In his detailed and scholarly introduction to the genesis and journey of the Malayalam short story, which is more than 130 years old, Thomas gives the reader an overarching perspective of the socio-cultural, political and economic influences that shaped literature in Kerala. Thomas writes that the character of the literature of the 20th century consisted not in explaining but in revealing. This “incessant revelation of man’s inner life” is only one of the lenses through which one can absorb these stories.
In Uroob’s ‘The Fair Child’, class divide, poverty, innocence and the magical pull of mother’s love are woven into an allegorical fable. OV Vijayan’s ‘The Hanging’ leaves the reader with unspeakable grief over the mourning of a father, while M Sukumaran’s ‘It’s the Gallows for Us’ is a disconcerting portrayal of idealism, youth and elusive justice. While Basheer deploys hyperbole and satire to make a telling statement on human vanity in ‘The World-renowned Nose’, auteur P Padmarajan’s ‘The Hook’ is a brilliantly translated rendering of the simple yet laboured act of fishing and an old man’s momentary transcendence of his inner fears.
Thomas draws out several arcs to the socio-political influences that informed and shaped the writerly mind in Kerala, through the traditions of jeeval sahithyam (living literature), feminist writing and Dalit discourse, while also being extremely attuned to the concepts in philosophy and literary theory, and trends in art and literature across the world.
The angst and vagaries of the lives of farmers redeemed only by their love of the soil is rendered with poignancy in the stories by Thakazhi (‘The Farmer’) and Ponkunnam Varkey (‘The Speaking Plough’). Though a diversity of women voices doesn’t abound the collection, the silence of the ‘kept’ tribal woman in P Vatsala’s ‘Pempi’ after the man decides to leave her for his legal wife becomes shatteringly loud when she scores a moral victory over him. Then there is the spirited voice of the revolutionary fighter in Dhirendra Majumdar’s ‘Mother’ by Lalithambika Antharjanam and the liberated voice of the woman who decides to end her marriage for her own sake in MT Vasudevan Nair’s ‘Vision’.

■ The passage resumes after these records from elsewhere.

File: config.mk
export PLATFORM = sky130hd
export DESIGN_NAME = tt_sel_seq
export DESIGN_NICKNAME = d
export VERILOG_FILES = /design/src/rtl/tt_sel_seq.sv
export SDC_FILE = /design/constraint.sdc
export NUM_CORES = 1
export LEC_CHECK = 0
export ABC_AREA = 1
export BUFFER_PORTS_ARGS = -buffer_cell sky130_fd_sc_hd__buf_2
export CAP_MARGIN = 20
export CORE_MARGIN = 8
export CORE_UTILIZATION = 45
export DETAILED_ROUTE_END_ITERATION = 12
export PLACE_DENSITY = 0.72
export SLEW_MARGIN = 15
export SYNTH_ARGS = -nofsm -noshare
export SYNTH_HDL_FRONTEND = slang
export SYNTH_SLANG_ARGS = --single-unit
File: constraint.sdc
create_clock -name clk -period 1.6 [get_ports clk]
set_clock_uncertainty 0.1 [all_clocks]
set_input_delay 0.24 -clock clk [delete_from_list [all_inputs] [get_ports clk]]
set_output_delay 0.24 -clock clk [all_outputs]
set_load 0.01 [all_outputs]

Writer UR Ananthamurthy once said, “If you look at the diversity of Indian literature, you come to see its unity and if you look for unity, you are struck by its diversity.” The same holds true for this collection of stories. It is a tribute to the storytelling genre as it traverses the pre-modern realist phase to the “rigidly structured modernist phase with all its allegories, fantasies, and parables” through the 1960s-70s, before moving to the after-modern and postmodern phases.
Kakkanadan’s darkly comical tale ‘The War Begins’ interlocks primal fears and myths, when personal rivalries get transmuted into the realm of the occult. Chandramathi’s story ‘Reindeer’ recalls those sweet once-upon-a-time fables of childhood which may not have a happy ending in reality after all. NS Madhavan’s ‘The Fourth World’ is a critique of communism in an absurdly imaginative setting. Two men in space juxtapose the dominant leftist politics in Kerala with the excesses of the Stalinist regime in Russia, even as the Soviet Union collapses and the spacecraft hovers in uncertainty.
The scale of this collection of stories is indeed ambitious, and there is always bound to be some dilemma over inclusions and exclusions. This validates the call for not only one more such compilation, but also the need for more and more translations in Indian languages.